Traditional Bramley apple pie filling has joined the Cornish Pasty in being given protected status by the European Commission.

The apple filling has been named on the traditional specialities guaranteed list (TSG), which seeks to protect the reputation of regional products.

Bramley apples are grown commercially across Kent, East Anglia and the West Midlands, and the filling is used by companies such as Premier Foods in its Mr Kipling Bramley Apple Pies.

The mixture is defined as ‘a homogeneous blend of Bramley apple pieces, sugar and water, with the option of Bramley apple purée, cornflour and lemon juice or other antioxidant.’

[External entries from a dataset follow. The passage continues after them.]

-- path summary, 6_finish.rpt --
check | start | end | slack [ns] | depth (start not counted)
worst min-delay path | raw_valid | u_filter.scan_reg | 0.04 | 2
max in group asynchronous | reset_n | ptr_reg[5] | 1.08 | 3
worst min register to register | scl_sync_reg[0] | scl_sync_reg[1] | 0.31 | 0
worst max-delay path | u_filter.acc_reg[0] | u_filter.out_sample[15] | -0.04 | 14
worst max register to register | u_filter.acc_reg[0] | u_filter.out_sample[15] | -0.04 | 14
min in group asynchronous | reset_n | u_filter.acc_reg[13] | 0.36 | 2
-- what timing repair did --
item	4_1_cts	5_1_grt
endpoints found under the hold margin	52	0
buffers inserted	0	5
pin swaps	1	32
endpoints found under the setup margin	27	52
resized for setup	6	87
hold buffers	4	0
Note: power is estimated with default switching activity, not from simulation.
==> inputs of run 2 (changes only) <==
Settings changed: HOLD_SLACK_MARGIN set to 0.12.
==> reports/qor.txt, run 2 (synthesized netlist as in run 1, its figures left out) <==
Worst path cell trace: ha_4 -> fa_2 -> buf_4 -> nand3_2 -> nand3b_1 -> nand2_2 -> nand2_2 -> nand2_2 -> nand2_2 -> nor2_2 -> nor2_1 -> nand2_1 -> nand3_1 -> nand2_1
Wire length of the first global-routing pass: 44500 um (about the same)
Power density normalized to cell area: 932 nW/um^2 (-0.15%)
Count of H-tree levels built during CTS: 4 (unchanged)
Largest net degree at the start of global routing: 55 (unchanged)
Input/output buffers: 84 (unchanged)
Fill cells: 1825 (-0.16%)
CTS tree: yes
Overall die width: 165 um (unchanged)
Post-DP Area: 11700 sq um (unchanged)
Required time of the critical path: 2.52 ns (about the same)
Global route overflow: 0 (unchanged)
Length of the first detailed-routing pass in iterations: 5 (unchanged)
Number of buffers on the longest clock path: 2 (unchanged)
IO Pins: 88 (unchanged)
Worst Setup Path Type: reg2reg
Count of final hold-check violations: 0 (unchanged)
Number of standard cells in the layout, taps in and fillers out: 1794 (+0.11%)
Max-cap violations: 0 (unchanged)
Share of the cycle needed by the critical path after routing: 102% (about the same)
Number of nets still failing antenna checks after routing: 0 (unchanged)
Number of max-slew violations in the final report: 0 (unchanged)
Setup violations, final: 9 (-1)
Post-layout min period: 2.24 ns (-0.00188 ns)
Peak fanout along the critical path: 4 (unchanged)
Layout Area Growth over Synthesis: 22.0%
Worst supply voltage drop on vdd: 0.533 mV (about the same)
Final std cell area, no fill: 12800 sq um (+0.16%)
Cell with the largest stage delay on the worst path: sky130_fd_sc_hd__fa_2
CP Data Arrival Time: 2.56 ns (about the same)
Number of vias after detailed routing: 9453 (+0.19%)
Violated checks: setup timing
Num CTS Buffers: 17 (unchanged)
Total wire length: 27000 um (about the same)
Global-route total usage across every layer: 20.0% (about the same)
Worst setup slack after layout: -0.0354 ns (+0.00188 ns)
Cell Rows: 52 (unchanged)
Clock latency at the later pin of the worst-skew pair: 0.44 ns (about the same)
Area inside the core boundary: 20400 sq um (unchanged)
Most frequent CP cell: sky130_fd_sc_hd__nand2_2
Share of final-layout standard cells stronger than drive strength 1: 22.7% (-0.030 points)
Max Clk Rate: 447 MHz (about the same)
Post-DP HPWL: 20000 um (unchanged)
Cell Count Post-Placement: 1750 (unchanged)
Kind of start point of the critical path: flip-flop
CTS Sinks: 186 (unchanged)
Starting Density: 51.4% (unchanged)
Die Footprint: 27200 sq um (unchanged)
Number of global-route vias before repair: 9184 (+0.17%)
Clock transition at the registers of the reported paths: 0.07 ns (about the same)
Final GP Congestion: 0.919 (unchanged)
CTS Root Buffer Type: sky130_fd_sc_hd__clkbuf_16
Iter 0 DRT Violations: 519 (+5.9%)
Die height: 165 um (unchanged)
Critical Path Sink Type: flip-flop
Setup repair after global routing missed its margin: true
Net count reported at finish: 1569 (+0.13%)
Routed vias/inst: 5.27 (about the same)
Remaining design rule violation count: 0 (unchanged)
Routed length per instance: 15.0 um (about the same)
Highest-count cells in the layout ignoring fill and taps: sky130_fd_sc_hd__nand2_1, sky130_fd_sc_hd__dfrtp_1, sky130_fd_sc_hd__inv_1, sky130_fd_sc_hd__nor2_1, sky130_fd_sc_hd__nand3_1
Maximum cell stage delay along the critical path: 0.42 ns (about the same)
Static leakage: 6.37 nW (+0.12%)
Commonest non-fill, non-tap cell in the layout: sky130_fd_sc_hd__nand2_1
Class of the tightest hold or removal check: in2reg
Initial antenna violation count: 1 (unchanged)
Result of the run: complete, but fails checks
`config.mk`:
```
export PLATFORM = sky130hd
export DESIGN_NAME = modbus_rtu_slave_framer
export DESIGN_NICKNAME = d
export VERILOG_FILES = /design/src/logic/mb_pkg.sv /design/src/logic/tx_skid_buf.sv /design/src/logic/modbus_rtu_slave_framer.sv
export SDC_FILE = /design/constraint.sdc
export NUM_CORES = 1
export LEC_CHECK = 0
export BUFFER_PORTS_ARGS = -buffer_cell sky130_fd_sc_hd__buf_2
export CAP_MARGIN = 20
export CORE_ASPECT_RATIO = 0.9
export CORE_MARGIN = 4
export CORE_UTILIZATION = 54
export DETAILED_ROUTE_END_ITERATION = 16
export PLACE_DENSITY_LB_ADDON = 0.3
export SETUP_SLACK_MARGIN = 0.3
export SYNTH_ARGS = -nofsm -noshare
export SYNTH_HDL_FRONTEND = slang
export SYNTH_SLANG_ARGS = --single-unit
```
`constraint.sdc`:
```
create_clock -name mclk_i -period 7.05 [get_ports mclk_i]
set_clock_uncertainty 0.15 [all_clocks]
set_input_delay 0.705 -clock mclk_i [delete_from_list [all_inputs] [get_ports mclk_i]]
set_output_delay 0.705 -clock mclk_i [all_outputs]
set_load 0.01 [all_outputs]
```
[config.mk]
export PLATFORM = sky130hd
export DESIGN_NAME = vic_interp
export DESIGN_NICKNAME = d
export VERILOG_FILES = /design/src/vic_pkg.sv /design/src/vic_interp.sv
export SDC_FILE = /design/constraint.sdc
export NUM_CORES = 1
export LEC_CHECK = 0
export BUFFER_PORTS_ARGS = -buffer_cell sky130_fd_sc_hd__buf_2
export CORE_UTILIZATION = 36
export DETAILED_ROUTE_END_ITERATION = 8
export GPL_ROUTABILITY_DRIVEN = 0
export HOLD_SLACK_MARGIN = 0.08
export MAX_ROUTING_LAYER = met4
export PLACE_DENSITY_LB_ADDON = 0.12
export SLEW_MARGIN = 20
export SYNTH_ARGS = -nofsm -noshare
export SYNTH_HDL_FRONTEND = slang
export SYNTH_SLANG_ARGS = --single-unit
export TNS_END_PERCENT = 100
[constraint.sdc]
create_clock -name CLK -period 2.9 [get_ports CLK]
set_input_delay 0.29 -clock CLK [delete_from_list [all_inputs] [get_ports CLK]]
set_output_delay 0.29 -clock CLK [all_outputs]
set_load 0.01 [all_outputs]
[src/vic_pkg.sv]
// Purpose: constants for the interpolated oscillator control block
// Assumes: avalon-mm register access, 32-bit data, byte addresses
// Notes:   field layout of code and divider registers chosen locally
package vic_pkg;
  localparam int          ADDR_W        = 4;
  localparam int          DATA_W        = 32;
  // register byte offsets
  localparam logic [3:0]  OFS_CONTROL   = 4'h0;
  localparam logic [3:0]  OFS_CODE      = 4'h4;
  localparam logic [3:0]  OFS_DIVIDER   = 4'h8;
  // control fields
  localparam int          RUN_BIT       = 0;
  localparam int          PREC_LO       = 1;
  localparam int          PREC_HI       = 3;
  localparam logic [2:0]  PREC_RESET    = 3'h0;
  localparam logic [4:0]  PREC_MAX_BITS = 5'h10;
  // code and divider fields
  localparam int          CODE_W        = 16;
  localparam int          DIV_W         = 16;
  localparam logic [15:0] CODE_RESET    = 16'h0000;
  localparam logic [15:0] DIV_RESET     = 16'h0000;
  localparam logic [31:0] UNMAPPED_READ = 32'h00000000;
  localparam logic        IDLE_LEVEL    = 1'b0;
  // bus answer states
  typedef enum logic [1:0] {
    BUS_IDLE = 2'b01,
    BUS_ACK  = 2'b10
  } vic_bus_t;
endpackage

[src/vic_interp.sv]
// Purpose: single-bit interpolated control output for an external vcxo
// Assumes: one clock, async active-high reset, avalon-mm slave
// Notes:   first-order accumulator modulator; one wait state per access
`timescale 1ns/1ps

////////////////////////////////////////////////////////////////////////////////
// Overview of operation
// - one-bit interpolated output, resolution programmable from 9 to 16 bits
// - output stream follows latest input code; time clock is separate input
// - each input code write is used as the new code from then on
// - control at 00h, input code at 04h, divider at 08h
// - precision bits 3-1, value 0 means 16 bits down to 7h means 9
// - precision writes ignored while run bit is 1
// - run bit at bit 0, resets 0, writable any time
module vic_interp #(
  parameter int CODE_W = vic_pkg::CODE_W,
  parameter int DIV_W  = vic_pkg::DIV_W
) (
  // clock and reset
  input  wire logic                       CLK,
  input  wire logic                       RST,
  // avalon-mm slave
  input  wire logic [vic_pkg::ADDR_W-1:0] AVS_ADDRESS,
  input  wire logic                       AVS_READ,
  input  wire logic                       AVS_WRITE,
  input  wire logic [vic_pkg::DATA_W-1:0] AVS_WRITEDATA,
  input  wire logic [3:0]                 AVS_BYTEENABLE,
  output logic      [vic_pkg::DATA_W-1:0] AVS_READDATA,
  output logic                            AVS_WAITREQUEST,
  // oscillator pins
  input  wire logic                       TIME_REFERENCE_CLOCK_IN,
  output logic                            OSCILLATOR_STEER_OUT,
  output logic                            TIME_REFERENCE_CLOCK_SEEN
);

  ////////////////////////////////////////////////////////////////////////////////
  // bus slave: answers one cycle after the request
  vic_pkg::vic_bus_t        bus_q, bus_d;
  logic                     run_q, run_d;
  logic [2:0]               prec_q, prec_d;
  logic [CODE_W-1:0]        code_q, code_d;
  logic [DIV_W-1:0]         div_q, div_d;
  logic [vic_pkg::DATA_W-1:0] rdata_q, rdata_d;
  logic                     wr_go;

  // byte lanes overlay the current word, so a partial write keeps the rest
  function automatic logic [31:0] merge(input logic [31:0] old,
                                        input logic [31:0] wd,
                                        input logic [3:0]  be);
    logic [31:0] r;
    r = old;
    for (int i = 0; i < 4; i++) begin
      if (be[i]) begin
        r[i*8 +: 8] = wd[i*8 +: 8];
      end
    end
    return r;
  endfunction

  // register read view; reserved and unmapped bits read as zero
  function automatic logic [31:0] read_word(input logic [vic_pkg::ADDR_W-1:0] a,
                                            input logic                       run,
                                            input logic [2:0]                 prec,
                                            input logic [CODE_W-1:0]          code,
                                            input logic [DIV_W-1:0]           div);
    logic [31:0] w;
    w = vic_pkg::UNMAPPED_READ;
    case (a)
      vic_pkg::OFS_CONTROL: begin
        w[vic_pkg::RUN_BIT]                  = run;
        w[vic_pkg::PREC_HI:vic_pkg::PREC_LO] = prec;
      end
      vic_pkg::OFS_CODE:    w = 32'(code);
      vic_pkg::OFS_DIVIDER: w = 32'(div);
      default:              w = vic_pkg::UNMAPPED_READ;
    endcase
    return w;
  endfunction

  always_comb begin
    logic [31:0] cur;
    logic [31:0] nw;
    cur     = read_word(AVS_ADDRESS, run_q, prec_q, code_q, div_q);
    nw      = merge(cur, AVS_WRITEDATA, AVS_BYTEENABLE);
    bus_d   = bus_q;
    run_d   = run_q;
    prec_d  = prec_q;
    code_d  = code_q;
    div_d   = div_q;
    rdata_d = rdata_q;
    wr_go   = 1'b0;
    case (bus_q)
      vic_pkg::BUS_IDLE: begin
        if (AVS_READ || AVS_WRITE) begin
          bus_d = vic_pkg::BUS_ACK;
        end
        // loaded now so the word stands while waitrequest is low
        if (AVS_READ) begin
          rdata_d = cur;
        end
      end
      vic_pkg::BUS_ACK: begin
        bus_d = vic_pkg::BUS_IDLE;
        wr_go = AVS_WRITE;
        if (wr_go) begin
          case (AVS_ADDRESS)
            vic_pkg::OFS_CONTROL: begin
              run_d = nw[vic_pkg::RUN_BIT];
              if (!run_q) begin
                prec_d = nw[vic_pkg::PREC_HI:vic_pkg::PREC_LO];
              end
            end
            vic_pkg::OFS_CODE:    code_d = nw[CODE_W-1:0];
            vic_pkg::OFS_DIVIDER: div_d = nw[DIV_W-1:0];
            default: ;
          endcase
        end
      end
      default: bus_d = vic_pkg::BUS_IDLE;
    endcase
  end

  always_ff @(posedge CLK or posedge RST) begin
    if (RST) begin
      bus_q   <= vic_pkg::BUS_IDLE;
      run_q   <= 1'b0;
      prec_q  <= vic_pkg::PREC_RESET;
      code_q  <= vic_pkg::CODE_RESET;
      div_q   <= vic_pkg::DIV_RESET;
      rdata_q <= vic_pkg::UNMAPPED_READ;
    end else begin
      bus_q   <= bus_d;
      run_q   <= run_d;
      prec_q  <= prec_d;
      code_q  <= code_d;
      div_q   <= div_d;
      rdata_q <= rdata_d;
    end
  end

  // waitrequest low only in the answer cycle
  assign AVS_WAITREQUEST = (bus_q != vic_pkg::BUS_ACK);
  assign AVS_READDATA    = rdata_q;

  ////////////////////////////////////////////////////////////////////////////////
  // modulator: tick every div+1 cycles, accumulator of the top code bits
  logic [DIV_W-1:0]  tick_cnt_q, tick_cnt_d;
  logic [CODE_W-1:0] acc_q, acc_d;
  logic              out_q, out_d;
  logic [CODE_W-1:0] mask;
  logic              tick;

  // precision 0 keeps every code bit, each step drops one more lsb
  function automatic logic [CODE_W-1:0] precision_mask(input logic [2:0] p);
    logic [CODE_W-1:0] m;
    m = '1;
    return m << p;
  endfunction

  always_comb begin
    mask = precision_mask(prec_q);
  end

  always_comb begin
    logic [CODE_W:0] sum;
    sum        = {1'b0, acc_q} + {1'b0, code_q & mask};
    tick       = (tick_cnt_q == div_q);
    tick_cnt_d = tick_cnt_q + 1'b1;
    acc_d      = acc_q;
    out_d      = out_q;
    if (tick) begin
      tick_cnt_d = '0;
    end
    if (!run_q) begin
      tick_cnt_d = '0;
      acc_d      = '0;
      out_d      = vic_pkg::IDLE_LEVEL;
    end else if (tick) begin
      // carry out of the accumulator gives ones density (code & mask)/2^16
      acc_d = sum[CODE_W-1:0];
      out_d = sum[CODE_W];
    end
  end

  always_ff @(posedge CLK or posedge RST) begin
    if (RST) begin
      tick_cnt_q <= '0;
      acc_q      <= '0;
      out_q      <= vic_pkg::IDLE_LEVEL;
    end else begin
      tick_cnt_q <= tick_cnt_d;
      acc_q      <= acc_d;
      out_q      <= out_d;
    end
  end

  assign OSCILLATOR_STEER_OUT = out_q;

  ////////////////////////////////////////////////////////////////////////////////
  // time clock input: only synchronised and reported; the counter lives elsewhere
  // two flops: the pin runs from an unrelated oscillator
  logic sync1_q;
  logic sync2_q;

  always_ff @(posedge CLK or posedge RST) begin
    if (RST) begin
      sync1_q <= 1'b0;
      sync2_q <= 1'b0;
    end else begin
      sync1_q <= TIME_REFERENCE_CLOCK_IN;
      sync2_q <= sync1_q;
    end
  end

  assign TIME_REFERENCE_CLOCK_SEEN = sync2_q;

endmodule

Adrian Barlow, chief executive of English Apples and Pears, said: "We are delighted that Bramley apples have been recognised by the EU and that they, like us, realise that the heritage of such an iconic British ingredient is worth celebrating and the traditional Bramley apple pie filling worth protecting."

The apple filling has also been praised by the restaurant trade. Celebrity chef and restaurateur Antony Worrall Thompson said: “The Bramley is rightly recognised as being the best apple for cooking. Indigenous to Britain, the apple’s unique qualities such as higher acid and lower sugar levels produce a strong apple flavour even when cooked and a superb texture once cooked.”

A farm product may be registered as TSG only if it is produced using traditional raw materials and prepared with traditional methods.

The commission outlined that any Bramley apple pie fillings made with a mix of apple varieties would not adhere to its definition of “Traditional Apple Pie Filling”.

The TSG is one of three European designations used to protect local foods, including Cornish pasties, Jersey royal potatoes and French Champagne.